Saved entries

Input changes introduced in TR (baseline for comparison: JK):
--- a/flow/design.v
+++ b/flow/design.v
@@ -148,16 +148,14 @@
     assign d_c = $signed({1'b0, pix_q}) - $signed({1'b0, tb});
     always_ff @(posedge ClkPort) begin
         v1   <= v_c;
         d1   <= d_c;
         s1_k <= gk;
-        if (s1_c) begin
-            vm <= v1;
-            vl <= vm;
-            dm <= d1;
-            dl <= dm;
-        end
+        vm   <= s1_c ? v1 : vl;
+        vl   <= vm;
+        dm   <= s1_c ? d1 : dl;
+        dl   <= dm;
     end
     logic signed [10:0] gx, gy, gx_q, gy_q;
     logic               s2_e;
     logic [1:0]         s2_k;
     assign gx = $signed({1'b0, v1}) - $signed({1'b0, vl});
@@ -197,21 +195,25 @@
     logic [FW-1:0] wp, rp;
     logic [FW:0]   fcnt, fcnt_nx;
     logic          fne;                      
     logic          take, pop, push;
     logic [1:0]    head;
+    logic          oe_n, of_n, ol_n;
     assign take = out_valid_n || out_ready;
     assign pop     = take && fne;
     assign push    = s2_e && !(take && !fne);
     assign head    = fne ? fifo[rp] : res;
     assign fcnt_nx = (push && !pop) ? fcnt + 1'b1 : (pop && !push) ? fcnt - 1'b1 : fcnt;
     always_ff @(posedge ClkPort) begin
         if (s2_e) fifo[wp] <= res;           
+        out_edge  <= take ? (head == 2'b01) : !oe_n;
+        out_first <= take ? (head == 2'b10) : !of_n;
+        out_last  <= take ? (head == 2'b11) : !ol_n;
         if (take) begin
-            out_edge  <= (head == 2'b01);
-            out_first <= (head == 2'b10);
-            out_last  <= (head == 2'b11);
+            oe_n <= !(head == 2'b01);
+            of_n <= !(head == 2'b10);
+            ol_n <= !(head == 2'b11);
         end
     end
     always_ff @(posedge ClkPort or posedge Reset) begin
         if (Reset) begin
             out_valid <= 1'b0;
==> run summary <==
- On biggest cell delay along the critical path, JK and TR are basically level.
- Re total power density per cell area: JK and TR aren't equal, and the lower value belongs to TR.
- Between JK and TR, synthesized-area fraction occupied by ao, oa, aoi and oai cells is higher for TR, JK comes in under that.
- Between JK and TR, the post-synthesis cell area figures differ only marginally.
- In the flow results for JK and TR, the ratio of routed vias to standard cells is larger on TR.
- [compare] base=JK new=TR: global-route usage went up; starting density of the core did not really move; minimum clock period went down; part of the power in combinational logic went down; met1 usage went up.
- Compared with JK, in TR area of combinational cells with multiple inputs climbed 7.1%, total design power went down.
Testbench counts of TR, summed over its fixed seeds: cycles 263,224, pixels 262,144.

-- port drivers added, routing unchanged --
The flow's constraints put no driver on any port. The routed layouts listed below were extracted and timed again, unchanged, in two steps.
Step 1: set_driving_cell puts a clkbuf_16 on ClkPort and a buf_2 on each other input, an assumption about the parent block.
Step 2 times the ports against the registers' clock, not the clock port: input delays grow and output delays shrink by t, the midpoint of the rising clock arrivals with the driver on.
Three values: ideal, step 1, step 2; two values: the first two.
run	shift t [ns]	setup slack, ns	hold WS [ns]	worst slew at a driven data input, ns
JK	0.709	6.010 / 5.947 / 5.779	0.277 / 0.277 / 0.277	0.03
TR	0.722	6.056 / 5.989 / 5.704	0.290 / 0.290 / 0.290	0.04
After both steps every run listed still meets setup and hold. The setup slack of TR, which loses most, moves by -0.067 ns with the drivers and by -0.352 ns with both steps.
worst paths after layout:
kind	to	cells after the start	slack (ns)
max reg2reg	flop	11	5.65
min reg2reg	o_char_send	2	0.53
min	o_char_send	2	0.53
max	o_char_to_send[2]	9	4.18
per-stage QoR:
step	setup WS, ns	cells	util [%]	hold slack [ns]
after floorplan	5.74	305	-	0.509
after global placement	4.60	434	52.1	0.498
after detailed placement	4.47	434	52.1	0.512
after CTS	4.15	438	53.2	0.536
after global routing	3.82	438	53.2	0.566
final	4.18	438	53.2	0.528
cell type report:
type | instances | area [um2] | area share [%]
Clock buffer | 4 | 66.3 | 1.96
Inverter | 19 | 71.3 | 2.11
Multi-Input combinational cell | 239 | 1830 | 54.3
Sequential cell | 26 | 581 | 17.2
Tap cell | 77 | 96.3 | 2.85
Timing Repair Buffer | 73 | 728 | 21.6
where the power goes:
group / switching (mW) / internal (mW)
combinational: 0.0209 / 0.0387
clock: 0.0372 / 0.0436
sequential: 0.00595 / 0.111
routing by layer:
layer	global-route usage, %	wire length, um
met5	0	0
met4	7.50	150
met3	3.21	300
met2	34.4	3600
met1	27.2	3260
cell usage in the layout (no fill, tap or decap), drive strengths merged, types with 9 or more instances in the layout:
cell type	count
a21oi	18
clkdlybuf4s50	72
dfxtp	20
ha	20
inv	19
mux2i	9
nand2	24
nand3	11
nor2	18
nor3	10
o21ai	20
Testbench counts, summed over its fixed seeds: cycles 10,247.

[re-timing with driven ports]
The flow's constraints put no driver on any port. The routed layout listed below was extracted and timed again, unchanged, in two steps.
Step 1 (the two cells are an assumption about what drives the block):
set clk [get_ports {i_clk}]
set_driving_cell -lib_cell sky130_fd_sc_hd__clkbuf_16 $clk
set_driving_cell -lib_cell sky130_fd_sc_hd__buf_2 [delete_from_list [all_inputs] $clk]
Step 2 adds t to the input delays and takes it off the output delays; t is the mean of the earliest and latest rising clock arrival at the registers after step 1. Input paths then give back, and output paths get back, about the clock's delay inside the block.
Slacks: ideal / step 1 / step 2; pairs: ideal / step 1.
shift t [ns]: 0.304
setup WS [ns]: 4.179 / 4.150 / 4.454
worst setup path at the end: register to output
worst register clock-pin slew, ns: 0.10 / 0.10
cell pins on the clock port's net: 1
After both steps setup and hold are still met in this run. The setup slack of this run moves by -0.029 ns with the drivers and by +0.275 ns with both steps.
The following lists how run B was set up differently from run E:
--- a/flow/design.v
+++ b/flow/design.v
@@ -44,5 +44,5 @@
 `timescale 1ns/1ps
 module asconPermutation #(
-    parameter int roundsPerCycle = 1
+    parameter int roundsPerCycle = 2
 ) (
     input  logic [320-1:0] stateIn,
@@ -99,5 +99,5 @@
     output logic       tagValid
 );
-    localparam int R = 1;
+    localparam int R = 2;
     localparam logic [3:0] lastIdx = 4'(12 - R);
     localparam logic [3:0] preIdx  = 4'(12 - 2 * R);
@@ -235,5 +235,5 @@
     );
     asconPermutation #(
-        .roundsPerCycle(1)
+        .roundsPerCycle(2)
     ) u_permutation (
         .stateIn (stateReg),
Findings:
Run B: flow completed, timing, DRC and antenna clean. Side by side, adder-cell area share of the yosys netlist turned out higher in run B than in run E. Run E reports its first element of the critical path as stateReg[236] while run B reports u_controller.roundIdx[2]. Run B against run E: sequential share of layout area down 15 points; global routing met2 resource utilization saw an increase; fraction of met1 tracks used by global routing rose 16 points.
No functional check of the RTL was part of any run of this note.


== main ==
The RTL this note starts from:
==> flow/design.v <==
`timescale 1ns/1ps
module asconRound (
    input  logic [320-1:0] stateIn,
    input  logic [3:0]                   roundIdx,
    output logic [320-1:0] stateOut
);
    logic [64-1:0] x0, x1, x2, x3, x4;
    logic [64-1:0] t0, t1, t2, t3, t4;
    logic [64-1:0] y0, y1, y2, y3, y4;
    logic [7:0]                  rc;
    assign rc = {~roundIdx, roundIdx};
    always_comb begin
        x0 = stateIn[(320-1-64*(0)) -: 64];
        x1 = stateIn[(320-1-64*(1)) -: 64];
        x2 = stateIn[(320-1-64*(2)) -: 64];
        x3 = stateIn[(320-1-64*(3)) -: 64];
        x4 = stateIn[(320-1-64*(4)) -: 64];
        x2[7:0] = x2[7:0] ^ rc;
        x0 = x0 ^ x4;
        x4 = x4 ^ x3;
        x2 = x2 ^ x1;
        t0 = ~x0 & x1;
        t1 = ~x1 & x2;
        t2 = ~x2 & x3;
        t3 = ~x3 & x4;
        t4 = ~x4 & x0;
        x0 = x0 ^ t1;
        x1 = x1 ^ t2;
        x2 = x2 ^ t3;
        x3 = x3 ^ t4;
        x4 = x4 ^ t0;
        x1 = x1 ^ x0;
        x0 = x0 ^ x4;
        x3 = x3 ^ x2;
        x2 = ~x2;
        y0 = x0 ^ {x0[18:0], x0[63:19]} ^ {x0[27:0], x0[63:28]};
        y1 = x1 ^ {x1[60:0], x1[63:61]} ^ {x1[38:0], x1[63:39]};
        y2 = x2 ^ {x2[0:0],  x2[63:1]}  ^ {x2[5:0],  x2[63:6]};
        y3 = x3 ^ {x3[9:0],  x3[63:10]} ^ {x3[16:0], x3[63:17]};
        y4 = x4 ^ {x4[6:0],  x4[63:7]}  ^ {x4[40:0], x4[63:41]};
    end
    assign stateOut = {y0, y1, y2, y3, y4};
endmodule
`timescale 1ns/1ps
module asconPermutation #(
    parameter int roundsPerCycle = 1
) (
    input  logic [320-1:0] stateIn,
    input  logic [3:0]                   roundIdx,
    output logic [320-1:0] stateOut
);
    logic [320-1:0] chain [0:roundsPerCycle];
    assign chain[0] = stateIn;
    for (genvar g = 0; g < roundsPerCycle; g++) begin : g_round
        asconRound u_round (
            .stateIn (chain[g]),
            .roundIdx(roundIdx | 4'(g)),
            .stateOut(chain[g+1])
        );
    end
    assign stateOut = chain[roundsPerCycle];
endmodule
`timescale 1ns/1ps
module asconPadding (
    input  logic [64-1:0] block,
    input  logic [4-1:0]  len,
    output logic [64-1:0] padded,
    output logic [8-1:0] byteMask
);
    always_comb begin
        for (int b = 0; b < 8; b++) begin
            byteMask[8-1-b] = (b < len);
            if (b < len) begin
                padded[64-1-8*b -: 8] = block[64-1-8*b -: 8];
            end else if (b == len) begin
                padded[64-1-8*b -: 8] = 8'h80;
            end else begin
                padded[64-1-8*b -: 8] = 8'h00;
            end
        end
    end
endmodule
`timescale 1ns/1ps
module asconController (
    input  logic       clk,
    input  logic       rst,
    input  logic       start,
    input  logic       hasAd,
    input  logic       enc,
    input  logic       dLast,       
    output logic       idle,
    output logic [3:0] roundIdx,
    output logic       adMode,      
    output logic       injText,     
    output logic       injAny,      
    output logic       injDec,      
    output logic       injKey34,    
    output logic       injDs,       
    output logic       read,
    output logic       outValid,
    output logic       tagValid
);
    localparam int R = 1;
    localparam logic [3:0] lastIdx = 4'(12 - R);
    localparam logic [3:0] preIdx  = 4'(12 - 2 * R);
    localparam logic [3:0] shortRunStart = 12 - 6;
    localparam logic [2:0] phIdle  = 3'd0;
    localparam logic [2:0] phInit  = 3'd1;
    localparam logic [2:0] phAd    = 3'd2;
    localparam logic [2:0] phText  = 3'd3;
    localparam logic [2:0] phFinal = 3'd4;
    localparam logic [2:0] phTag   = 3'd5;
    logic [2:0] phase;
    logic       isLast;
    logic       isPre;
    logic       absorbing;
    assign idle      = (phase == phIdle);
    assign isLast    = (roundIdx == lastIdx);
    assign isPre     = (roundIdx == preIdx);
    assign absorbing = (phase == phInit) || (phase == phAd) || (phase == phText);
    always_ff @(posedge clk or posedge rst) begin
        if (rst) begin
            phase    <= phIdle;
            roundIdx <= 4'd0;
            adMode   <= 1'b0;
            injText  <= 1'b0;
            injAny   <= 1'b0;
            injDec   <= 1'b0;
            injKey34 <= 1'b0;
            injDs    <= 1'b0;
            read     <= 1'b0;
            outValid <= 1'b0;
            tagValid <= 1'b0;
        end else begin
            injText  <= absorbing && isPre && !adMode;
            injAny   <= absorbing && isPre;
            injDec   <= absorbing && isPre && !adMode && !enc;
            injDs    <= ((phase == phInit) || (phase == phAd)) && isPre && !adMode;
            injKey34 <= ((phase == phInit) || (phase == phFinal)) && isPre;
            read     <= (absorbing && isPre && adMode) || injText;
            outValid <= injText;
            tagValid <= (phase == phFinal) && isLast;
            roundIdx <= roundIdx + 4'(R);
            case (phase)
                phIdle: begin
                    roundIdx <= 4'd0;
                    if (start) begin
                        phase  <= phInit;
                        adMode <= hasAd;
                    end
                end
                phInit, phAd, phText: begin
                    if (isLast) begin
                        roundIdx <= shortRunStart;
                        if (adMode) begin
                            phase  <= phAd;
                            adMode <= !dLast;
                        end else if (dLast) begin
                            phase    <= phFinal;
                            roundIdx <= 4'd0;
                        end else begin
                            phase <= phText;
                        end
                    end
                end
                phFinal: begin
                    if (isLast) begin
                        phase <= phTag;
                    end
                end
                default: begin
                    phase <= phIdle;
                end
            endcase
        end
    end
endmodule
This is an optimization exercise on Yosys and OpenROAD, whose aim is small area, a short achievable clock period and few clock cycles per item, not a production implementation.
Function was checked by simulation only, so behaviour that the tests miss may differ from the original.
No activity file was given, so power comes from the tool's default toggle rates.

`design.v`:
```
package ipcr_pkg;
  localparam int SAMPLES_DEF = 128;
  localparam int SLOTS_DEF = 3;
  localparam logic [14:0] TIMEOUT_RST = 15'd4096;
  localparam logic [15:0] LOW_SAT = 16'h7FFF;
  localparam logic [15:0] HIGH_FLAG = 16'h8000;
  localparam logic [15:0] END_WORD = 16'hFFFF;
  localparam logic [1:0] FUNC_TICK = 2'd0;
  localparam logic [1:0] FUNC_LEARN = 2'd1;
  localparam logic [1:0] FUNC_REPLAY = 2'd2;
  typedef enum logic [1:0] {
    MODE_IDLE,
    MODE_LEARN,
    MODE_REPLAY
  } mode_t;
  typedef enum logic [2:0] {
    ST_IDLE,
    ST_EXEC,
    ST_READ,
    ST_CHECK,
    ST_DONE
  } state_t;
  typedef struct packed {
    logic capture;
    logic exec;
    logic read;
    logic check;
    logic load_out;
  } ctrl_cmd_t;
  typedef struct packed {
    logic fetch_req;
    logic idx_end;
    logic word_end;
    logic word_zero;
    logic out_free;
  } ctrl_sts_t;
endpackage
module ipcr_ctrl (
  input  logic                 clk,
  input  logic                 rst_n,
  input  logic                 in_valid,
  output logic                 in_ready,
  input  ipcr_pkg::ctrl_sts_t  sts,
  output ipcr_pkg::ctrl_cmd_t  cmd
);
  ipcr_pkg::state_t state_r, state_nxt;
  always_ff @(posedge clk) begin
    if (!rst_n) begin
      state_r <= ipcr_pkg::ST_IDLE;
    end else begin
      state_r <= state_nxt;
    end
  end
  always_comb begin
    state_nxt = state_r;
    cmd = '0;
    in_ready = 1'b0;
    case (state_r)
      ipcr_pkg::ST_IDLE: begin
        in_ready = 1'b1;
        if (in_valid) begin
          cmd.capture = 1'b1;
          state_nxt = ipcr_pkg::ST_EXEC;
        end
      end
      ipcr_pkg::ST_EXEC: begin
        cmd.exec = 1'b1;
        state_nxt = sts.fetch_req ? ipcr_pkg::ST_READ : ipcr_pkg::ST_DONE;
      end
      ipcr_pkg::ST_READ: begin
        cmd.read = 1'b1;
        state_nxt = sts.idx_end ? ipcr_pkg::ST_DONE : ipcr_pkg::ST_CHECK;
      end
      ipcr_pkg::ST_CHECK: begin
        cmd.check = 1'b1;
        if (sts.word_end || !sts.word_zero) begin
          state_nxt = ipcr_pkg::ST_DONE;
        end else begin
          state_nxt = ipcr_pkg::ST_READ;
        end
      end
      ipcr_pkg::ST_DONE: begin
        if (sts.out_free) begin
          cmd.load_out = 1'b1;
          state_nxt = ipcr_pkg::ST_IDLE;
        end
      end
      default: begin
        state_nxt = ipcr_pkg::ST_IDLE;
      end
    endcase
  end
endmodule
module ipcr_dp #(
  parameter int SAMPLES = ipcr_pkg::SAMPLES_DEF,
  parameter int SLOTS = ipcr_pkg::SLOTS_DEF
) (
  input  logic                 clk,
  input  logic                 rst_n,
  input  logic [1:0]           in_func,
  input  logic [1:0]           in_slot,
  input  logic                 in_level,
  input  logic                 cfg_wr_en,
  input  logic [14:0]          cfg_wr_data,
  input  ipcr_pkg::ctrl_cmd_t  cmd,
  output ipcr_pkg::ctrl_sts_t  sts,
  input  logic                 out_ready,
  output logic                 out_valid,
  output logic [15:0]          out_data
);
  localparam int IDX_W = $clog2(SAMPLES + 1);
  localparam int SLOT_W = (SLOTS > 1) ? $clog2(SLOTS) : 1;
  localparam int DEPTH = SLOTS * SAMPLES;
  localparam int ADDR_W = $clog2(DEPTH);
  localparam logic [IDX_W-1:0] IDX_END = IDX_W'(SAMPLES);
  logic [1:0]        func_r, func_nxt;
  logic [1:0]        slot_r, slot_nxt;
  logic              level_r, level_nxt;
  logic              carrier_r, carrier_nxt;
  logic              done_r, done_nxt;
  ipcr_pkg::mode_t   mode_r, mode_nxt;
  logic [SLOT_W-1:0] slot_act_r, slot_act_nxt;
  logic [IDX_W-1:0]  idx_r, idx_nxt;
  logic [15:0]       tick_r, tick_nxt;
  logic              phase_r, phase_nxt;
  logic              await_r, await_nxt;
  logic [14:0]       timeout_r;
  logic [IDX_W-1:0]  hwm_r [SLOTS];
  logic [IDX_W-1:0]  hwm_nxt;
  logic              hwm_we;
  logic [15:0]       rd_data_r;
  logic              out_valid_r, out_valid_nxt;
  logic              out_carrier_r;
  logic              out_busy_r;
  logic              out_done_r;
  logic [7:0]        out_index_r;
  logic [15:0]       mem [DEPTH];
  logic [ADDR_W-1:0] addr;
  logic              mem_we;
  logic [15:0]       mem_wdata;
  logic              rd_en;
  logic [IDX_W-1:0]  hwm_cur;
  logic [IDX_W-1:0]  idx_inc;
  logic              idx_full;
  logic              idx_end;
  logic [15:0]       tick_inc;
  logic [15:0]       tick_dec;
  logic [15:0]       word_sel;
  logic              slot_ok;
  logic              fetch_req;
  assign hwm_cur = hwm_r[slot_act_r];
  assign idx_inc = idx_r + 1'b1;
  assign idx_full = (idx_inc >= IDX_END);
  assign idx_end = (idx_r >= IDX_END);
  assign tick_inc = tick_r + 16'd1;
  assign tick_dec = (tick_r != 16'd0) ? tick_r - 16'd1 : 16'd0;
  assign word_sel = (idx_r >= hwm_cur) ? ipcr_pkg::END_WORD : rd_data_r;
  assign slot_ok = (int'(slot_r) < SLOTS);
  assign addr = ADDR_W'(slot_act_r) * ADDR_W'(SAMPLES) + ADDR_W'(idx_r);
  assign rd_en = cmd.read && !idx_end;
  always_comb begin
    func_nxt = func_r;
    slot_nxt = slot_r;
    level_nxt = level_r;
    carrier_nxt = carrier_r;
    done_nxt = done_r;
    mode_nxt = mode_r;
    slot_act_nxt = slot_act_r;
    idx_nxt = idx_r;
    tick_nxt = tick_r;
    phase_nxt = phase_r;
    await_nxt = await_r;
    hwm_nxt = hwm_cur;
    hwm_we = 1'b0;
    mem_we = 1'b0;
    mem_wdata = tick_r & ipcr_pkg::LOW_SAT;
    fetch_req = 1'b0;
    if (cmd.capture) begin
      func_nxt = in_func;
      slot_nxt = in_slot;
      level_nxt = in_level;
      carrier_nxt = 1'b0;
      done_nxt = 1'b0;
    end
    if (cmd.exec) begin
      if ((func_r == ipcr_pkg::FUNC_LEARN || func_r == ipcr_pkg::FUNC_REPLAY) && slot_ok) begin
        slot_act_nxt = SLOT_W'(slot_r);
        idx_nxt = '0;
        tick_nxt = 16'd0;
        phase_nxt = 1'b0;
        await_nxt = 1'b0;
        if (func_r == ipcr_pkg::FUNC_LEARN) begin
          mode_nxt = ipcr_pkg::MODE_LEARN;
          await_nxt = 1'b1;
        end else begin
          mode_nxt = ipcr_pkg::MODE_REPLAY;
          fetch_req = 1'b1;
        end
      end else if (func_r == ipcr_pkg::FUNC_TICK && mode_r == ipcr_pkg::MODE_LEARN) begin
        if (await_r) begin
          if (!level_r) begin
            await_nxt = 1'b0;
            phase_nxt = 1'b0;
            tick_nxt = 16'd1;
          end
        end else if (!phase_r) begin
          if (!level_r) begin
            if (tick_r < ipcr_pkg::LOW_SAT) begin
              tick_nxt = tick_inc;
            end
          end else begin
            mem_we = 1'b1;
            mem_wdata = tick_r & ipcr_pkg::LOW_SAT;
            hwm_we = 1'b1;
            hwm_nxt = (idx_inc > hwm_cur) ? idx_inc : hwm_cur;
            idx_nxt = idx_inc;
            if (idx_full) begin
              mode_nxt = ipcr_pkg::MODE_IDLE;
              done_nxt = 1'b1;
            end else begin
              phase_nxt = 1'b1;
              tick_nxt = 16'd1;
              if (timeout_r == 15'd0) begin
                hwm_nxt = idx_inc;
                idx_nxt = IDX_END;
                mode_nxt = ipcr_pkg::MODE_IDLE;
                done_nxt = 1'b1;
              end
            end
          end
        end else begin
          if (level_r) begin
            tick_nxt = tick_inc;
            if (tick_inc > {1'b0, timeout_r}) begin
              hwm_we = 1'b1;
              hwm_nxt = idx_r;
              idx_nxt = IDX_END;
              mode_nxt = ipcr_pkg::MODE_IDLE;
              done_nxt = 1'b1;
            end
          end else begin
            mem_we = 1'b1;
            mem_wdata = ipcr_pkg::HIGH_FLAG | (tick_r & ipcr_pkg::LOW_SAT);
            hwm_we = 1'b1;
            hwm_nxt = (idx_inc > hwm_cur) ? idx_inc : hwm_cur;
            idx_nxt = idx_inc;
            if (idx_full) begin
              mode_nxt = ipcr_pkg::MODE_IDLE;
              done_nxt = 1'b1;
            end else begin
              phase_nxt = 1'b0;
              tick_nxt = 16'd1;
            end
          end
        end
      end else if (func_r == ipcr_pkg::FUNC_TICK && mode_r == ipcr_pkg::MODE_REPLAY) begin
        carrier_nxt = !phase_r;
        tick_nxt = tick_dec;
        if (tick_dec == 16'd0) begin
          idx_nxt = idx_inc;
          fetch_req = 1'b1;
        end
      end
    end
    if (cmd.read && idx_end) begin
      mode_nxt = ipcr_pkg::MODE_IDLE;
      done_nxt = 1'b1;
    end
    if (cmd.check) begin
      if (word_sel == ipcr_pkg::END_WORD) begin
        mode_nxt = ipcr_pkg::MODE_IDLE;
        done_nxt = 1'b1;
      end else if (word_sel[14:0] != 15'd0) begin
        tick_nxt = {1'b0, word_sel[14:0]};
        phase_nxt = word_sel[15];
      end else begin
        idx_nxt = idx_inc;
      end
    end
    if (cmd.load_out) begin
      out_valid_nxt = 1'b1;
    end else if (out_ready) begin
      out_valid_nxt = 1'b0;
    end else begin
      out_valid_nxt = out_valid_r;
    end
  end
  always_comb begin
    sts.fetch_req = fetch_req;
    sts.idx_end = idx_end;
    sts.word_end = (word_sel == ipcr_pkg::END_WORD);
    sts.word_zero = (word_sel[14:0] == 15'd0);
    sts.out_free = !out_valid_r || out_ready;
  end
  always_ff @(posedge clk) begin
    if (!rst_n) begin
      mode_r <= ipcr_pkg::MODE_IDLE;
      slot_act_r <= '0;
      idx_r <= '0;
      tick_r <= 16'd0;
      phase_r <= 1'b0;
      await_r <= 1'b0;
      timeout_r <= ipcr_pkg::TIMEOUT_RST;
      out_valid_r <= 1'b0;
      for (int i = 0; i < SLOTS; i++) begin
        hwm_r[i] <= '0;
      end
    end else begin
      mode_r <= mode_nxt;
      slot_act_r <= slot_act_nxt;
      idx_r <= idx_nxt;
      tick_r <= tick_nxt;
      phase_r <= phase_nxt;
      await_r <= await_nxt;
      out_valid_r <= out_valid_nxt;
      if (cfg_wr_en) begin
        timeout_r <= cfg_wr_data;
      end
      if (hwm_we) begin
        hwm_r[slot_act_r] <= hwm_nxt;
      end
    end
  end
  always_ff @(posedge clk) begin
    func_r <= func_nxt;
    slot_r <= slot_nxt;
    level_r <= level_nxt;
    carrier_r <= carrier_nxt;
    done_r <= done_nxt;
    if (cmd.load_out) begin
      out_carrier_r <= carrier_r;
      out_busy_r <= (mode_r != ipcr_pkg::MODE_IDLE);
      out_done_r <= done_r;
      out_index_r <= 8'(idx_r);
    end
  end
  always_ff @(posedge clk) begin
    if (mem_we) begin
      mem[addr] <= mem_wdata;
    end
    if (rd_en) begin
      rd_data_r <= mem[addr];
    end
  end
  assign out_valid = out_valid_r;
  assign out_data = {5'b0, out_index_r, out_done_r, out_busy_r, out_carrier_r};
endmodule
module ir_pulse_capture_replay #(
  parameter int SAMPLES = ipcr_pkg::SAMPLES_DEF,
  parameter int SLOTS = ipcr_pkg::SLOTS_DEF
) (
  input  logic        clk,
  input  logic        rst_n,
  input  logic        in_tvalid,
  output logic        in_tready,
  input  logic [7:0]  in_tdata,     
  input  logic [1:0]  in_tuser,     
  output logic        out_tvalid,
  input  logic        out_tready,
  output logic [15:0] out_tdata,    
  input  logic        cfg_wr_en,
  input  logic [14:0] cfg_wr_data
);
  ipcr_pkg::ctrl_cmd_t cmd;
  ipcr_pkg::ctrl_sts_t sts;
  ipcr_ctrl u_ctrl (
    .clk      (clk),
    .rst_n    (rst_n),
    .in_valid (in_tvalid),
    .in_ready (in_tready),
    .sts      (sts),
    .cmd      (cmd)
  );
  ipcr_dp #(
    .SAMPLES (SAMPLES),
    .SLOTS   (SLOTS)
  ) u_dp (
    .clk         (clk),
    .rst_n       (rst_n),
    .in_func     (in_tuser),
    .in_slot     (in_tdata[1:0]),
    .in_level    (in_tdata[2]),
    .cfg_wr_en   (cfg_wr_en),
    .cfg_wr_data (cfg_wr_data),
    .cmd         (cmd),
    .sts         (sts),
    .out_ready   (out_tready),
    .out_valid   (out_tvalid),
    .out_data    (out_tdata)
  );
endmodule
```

→ WHAT TO DO: Count the lines of the entries above in which the string "usage" appears. Supply the number only.

→ THE ANSWER: 3